Fig. 6 illustrates a (bottom) second yoke 2b made of amorphous steel being provided on a horizontal surface, such as on a table top 13. The second yoke 2b yoke is stacked together with three limbs 3a, 3b, 3c of grain-oriented steel on the horizontal surface to form the initial arrangement 12a. The method comprises raising (step S104) the initial arrangement 12a to vertical orientation and placing windings 11a, 11b on at least one of the at least two limbs 3a, 3b, 3c, 3d to form an intermediate arrangement 12b (i.e., windings 11a, 11b are placed on all limbs 3a, 3b, 3c, 3d that are to be wound). Fig. 7 illustrates the initial arrangement 12a of Fig. 6 after having been raised (as indicated by arrow 14) to have a vertical orientation. The initial arrangement 12a could be raised by means of a core holding arrangement 15. Then windings 11a are assembled on limb 3a to form the intermediate arrangement 12b. The method comprises attaching (step S106) the first yoke 2a to the at least two limbs 3a, 3b, 3c, 3d.

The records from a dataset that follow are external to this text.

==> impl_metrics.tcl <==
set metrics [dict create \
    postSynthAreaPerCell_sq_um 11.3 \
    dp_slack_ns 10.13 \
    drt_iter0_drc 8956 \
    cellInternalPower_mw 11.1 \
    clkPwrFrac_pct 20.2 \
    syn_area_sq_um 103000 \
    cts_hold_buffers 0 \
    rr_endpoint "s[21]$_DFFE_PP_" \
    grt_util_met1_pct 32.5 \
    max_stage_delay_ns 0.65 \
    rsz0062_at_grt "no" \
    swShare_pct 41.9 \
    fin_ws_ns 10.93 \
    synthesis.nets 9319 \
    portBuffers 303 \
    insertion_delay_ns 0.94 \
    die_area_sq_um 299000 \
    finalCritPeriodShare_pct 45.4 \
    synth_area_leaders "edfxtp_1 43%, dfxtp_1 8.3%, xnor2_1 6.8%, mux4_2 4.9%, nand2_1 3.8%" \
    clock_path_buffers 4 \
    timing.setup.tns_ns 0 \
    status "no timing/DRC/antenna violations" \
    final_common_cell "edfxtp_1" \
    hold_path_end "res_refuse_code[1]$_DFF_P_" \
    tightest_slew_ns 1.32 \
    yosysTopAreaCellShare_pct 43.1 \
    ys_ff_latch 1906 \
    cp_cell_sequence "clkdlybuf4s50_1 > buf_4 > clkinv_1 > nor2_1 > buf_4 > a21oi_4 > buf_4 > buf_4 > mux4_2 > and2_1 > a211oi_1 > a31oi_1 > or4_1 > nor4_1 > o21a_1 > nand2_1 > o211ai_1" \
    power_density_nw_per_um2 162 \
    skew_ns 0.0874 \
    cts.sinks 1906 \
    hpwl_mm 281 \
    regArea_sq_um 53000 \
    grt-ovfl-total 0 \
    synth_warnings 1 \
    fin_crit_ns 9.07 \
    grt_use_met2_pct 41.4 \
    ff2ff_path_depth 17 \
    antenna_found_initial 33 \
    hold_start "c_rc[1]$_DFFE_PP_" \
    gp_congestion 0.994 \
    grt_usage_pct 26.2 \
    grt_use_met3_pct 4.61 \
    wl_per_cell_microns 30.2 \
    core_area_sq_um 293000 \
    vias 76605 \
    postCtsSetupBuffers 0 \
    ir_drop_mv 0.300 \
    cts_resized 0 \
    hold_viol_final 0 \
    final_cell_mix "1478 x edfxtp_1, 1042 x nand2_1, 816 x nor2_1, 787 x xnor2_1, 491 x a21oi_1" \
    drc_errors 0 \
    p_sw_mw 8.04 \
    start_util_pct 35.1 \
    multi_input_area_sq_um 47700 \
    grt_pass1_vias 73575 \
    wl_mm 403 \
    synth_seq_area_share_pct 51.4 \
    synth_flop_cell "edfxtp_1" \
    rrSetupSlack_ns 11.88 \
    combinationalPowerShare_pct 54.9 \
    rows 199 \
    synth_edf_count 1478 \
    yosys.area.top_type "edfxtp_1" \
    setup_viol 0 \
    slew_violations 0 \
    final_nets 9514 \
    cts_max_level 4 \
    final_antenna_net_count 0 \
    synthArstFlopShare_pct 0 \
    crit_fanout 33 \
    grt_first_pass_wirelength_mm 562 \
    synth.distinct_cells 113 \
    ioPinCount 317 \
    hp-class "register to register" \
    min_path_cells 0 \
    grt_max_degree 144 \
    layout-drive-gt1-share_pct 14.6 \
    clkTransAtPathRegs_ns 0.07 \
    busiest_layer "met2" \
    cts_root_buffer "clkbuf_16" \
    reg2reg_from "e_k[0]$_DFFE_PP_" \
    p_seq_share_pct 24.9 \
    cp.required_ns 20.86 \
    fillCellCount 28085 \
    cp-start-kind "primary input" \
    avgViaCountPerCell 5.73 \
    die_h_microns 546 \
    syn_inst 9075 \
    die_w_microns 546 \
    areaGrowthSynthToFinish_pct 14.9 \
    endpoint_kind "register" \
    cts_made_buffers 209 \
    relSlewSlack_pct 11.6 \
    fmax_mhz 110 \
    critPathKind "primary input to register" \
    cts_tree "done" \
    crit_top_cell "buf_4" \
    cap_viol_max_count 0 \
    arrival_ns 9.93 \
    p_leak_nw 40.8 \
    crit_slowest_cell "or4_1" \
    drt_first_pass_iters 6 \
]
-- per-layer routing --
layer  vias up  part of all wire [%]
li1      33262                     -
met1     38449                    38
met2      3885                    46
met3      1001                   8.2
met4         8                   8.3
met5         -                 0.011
Source: an optimization exercise on an open RTL-to-GDS flow (aim: small area and a short achievable clock period). Production flows keep margins and buffers that such runs may drop. Where RTL was checked, it was by simulation tests only, not by an equivalence proof against the original.

==> inputs of run K <==
// lk_acc_cell
module lk_acc_cell (
    input  wire        clk,
    input  wire        rst,       
    input  wire [1:0]  op,        
    input  wire        fmt_a,     
    input  wire        fmt_b,
    input  wire [15:0] a,
    input  wire [15:0] b,
    output wire [39:0] acc,
    output reg  [31:0] f32
);
==> module lk_add, before the edit <==
module lk_add (
    input  wire        first,
    input  wire        keep,         
    input  wire        load,
    input  wire [1:0]  cls,
    input  wire [31:0] w,
    input  wire [39:0] x,
    output reg  [39:0] y
);
    localparam [39:0] ACC_NAN = {1'b0, 8'hFF, 1'b1, 30'd0};
    wire        p_s    = w[0];
    wire [9:0]  p_exp  = w[31:22];
    wire [31:0] p_sig  = {1'b1, w[21:1], 10'd0};
    wire        p_nan  = (cls == 2'd3);
    wire        p_inf  = (cls == 2'd2);
    wire        p_zero = (cls == 2'd1);
    wire [39:0] x_raw  = {x[39:31] & {9{~first}}, x[30:0] & {31{keep}}};
    wire        x_s    = x_raw[39];
    wire        x_ez   = (x_raw[38:31] == 8'd0);
    wire        x_emax = (x_raw[38:31] == 8'hFF);
    wire        x_fz   = (x_raw[30:0] == 31'd0);
    wire        x_nan  = x_emax & ~x_fz;
    wire        x_inf  = x_emax & x_fz;
    wire        x_zero = x_ez & x_fz;
    wire [7:0]  x_exp  = {x_raw[38:32], x_raw[31] | x_ez};
    wire [31:0] x_sig  = {~x_ez, x_raw[30:0]};
    wire [10:0] d_xp = {3'd0, x_exp} - {p_exp[9], p_exp};
    wire [10:0] d_px = {p_exp[9], p_exp} - {3'd0, x_exp};
    wire        e_eq = ({2'd0, x_exp} == p_exp);
    wire [21:0] cmp_s;
    wire        x_ge;
    add_pfx #(.N(22), .L(5), .KIND(1)) u_cmp (.a(x_sig[31:10]), .b(~p_sig[31:10]), .ci(1'b1), .s(cmp_s), .co(x_ge));
    wire        p_gt_e = d_xp[10];
    wire        x_big  = ~p_gt_e & (~e_eq | x_ge);
    wire [10:0] ad     = p_gt_e ? d_px : d_xp;
    wire        sat    = (ad[10:6] != 5'd0) || (ad[5:0] > 6'd35);
    wire [5:0]  sh     = ad[5:0];
    wire [7:0]  big_exp = p_gt_e ? p_exp[7:0] : x_exp;
    wire [31:0] big_sig = x_big ? x_sig : p_sig;
    wire [31:0] sml_sig = x_big ? p_sig : x_sig;
    wire        big_s   = x_big ? x_s : p_s;
    wire        eff_sub = x_s ^ p_s;
    wire [34:0] sml_sh = {sml_sig, 3'b000} >> sh;
    wire [34:0] sml_al = sat ? 35'd0 : sml_sh;
    reg         sml_st;
    integer k;
    always @(*) begin
        sml_st = 1'b0;
        for (k = 0; k < 32; k = k + 1)
            if (sat || sh >= k + 4) sml_st = sml_st | sml_sig[k];
    end
    wire [35:0] op_a = {1'b0, big_sig, 3'b000};
    wire [35:0] op_b = {1'b0, sml_al[34:1], sml_al[0] | sml_st} ^ {36{eff_sub}};
    wire [35:0] s_sum;
    wire        s_co;
    add_pfx #(.N(36), .L(6), .KIND(1)) u_add (.a(op_a), .b(op_b), .ci(eff_sub), .s(s_sum), .co(s_co));
    wire        s_neg = eff_sub & s_sum[35];
    wire        r_s   = big_s ^ s_neg;
    wire        s_z   = (s_sum == 36'd0);
    wire [35:0] lim = (big_exp <= 8'd35) ? (36'h8_0000_0000 >> big_exp) : 36'd0;
    wire [5:0]  nlz;
    lzc36 u_lzc (.x(s_sum | lim), .n(nlz));
    wire [5:0]  nsh   = {nlz[5:1], nlz[0] | s_neg};
    wire [35:0] n_5   = nsh[5] ? {s_sum[3:0], 32'd0} : s_sum;
    wire [35:0] n_4   = nsh[4] ? {n_5[19:0], 16'd0}  : n_5;
    wire [35:0] n_3   = nsh[3] ? {n_4[27:0], 8'd0}   : n_4;
    wire [35:0] n_2   = nsh[2] ? {n_3[31:0], 4'd0}   : n_3;
    wire [35:0] n_1   = nsh[1] ? {n_2[33:0], 2'd0}   : n_2;
    wire [35:0] n_mag = nsh[0] ? {n_1[34:0], 1'd0}   : n_1;
    wire [8:0]  n_exp = {1'b0, big_exp} + 9'd1 - {3'd0, nsh};
    wire [8:0]  n_exp1 = {1'b0, big_exp} + 9'd2 - {3'd0, nsh};
    wire [4:0]  n_lo  = n_mag[4:0] ^ {5{s_neg}};
    wire        up_p  = n_lo[3] & ((n_lo[2:0] != 3'd0) | n_lo[4]);
    wire        c4_n  = (n_lo[3:0] == 4'hF);
    wire        t3_n  = n_lo[3] ^ (n_lo[2:0] == 3'h7);
    wire        up_n  = c4_n | (t3_n & ((n_lo[2:0] != 3'h7) | n_lo[4]));
    wire        n_up  = s_neg ? up_n : up_p;
    wire [31:0] r_in  = n_mag[35:4] ^ {32{s_neg}};
    wire [31:0] r_sig;
    wire        r_co;
    inc_pfx #(.N(32), .L(6)) u_rnd (.a(r_in), .ci(n_up), .s(r_sig), .co(r_co));
    wire [8:0]  r_exp = r_co ? n_exp1 : n_exp;
    wire        r_top = r_co | r_sig[31];
    wire        r_ovf = (n_exp >= 9'd255) | (r_co & (n_exp == 9'd254));
    reg [39:0] sum40;
    always @(*) begin
        if (s_z)
            sum40 = 40'd0;                                   
        else if (r_ovf)
            sum40 = {r_s, 8'hFF, 31'd0};                     
        else
            sum40 = {r_s, (r_top ? r_exp[7:0] : 8'd0), r_sig[30:0]};
    end
    always @(*) begin
        if (load)
            y = p_nan ? ACC_NAN : {w, 8'd0};
        else if (x_nan | p_nan | (x_inf & p_inf & (x_s != p_s)))
            y = ACC_NAN;
        else if (x_inf)
            y = x_raw;
        else if (p_inf)
            y = {p_s, 8'hFF, 31'd0};
        else if (p_zero)
            y = x_zero ? {x_s & p_s, 39'd0} : x_raw;
        else
            y = sum40;
    end
endmodule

Fig. 8 illustrates intermediate arrangement 12b of Fig. 7 when being provided (as indicated by arrow 16) with a (top) first yoke 2a to form a complete arrangement 12c. The complete arrangement 12c is then removed from the core holding arrangement 15. The illustrated complete arrangement 12c thus corresponds to the transformer core lc of Fig. 3.

The herein disclosed transformer cores may be provided in a reactor. There is thus provided a reactor comprising at least one transformer core as herein disclosed. Hence, the transformer cores according to embodiments as schematically illustrated in Figs. 1-8 could equally well be a reactor core. In general terms, with regard to reactors (inductors), these comprise a core which mostly is provided with only one winding. In other respects, what has been stated above concerning transformers is substantially relevant also to reactors. The reactor may be a shunt reactor or a series reactor. The herein disclosed transformer core may according to one embodiment be applied in reactors with air as limbs without electrical core steel. Such reactors are preferably suitable for a reactive power in the region of kVAR (volt-ampere reactive) to a few MVAR. The herein disclosed transformer core may according to another embodiment be applied in reactors limbs with air gaps with (electrical) core steel. Such reactors are preferably suitable for a reactive power in the region of several MVAR.

The invention has mainly been described above with reference to a few embodiments. However, as is readily appreciated by a person skilled in the art, other embodiments than the ones disclosed above are equally possible within the scope of the invention, as defined by the appended patent claims. For example, generally, since the amorphous yokes can be built up of parallel widths of existing amorphous bands, the disclosed transformer core is not limited to any maximum size.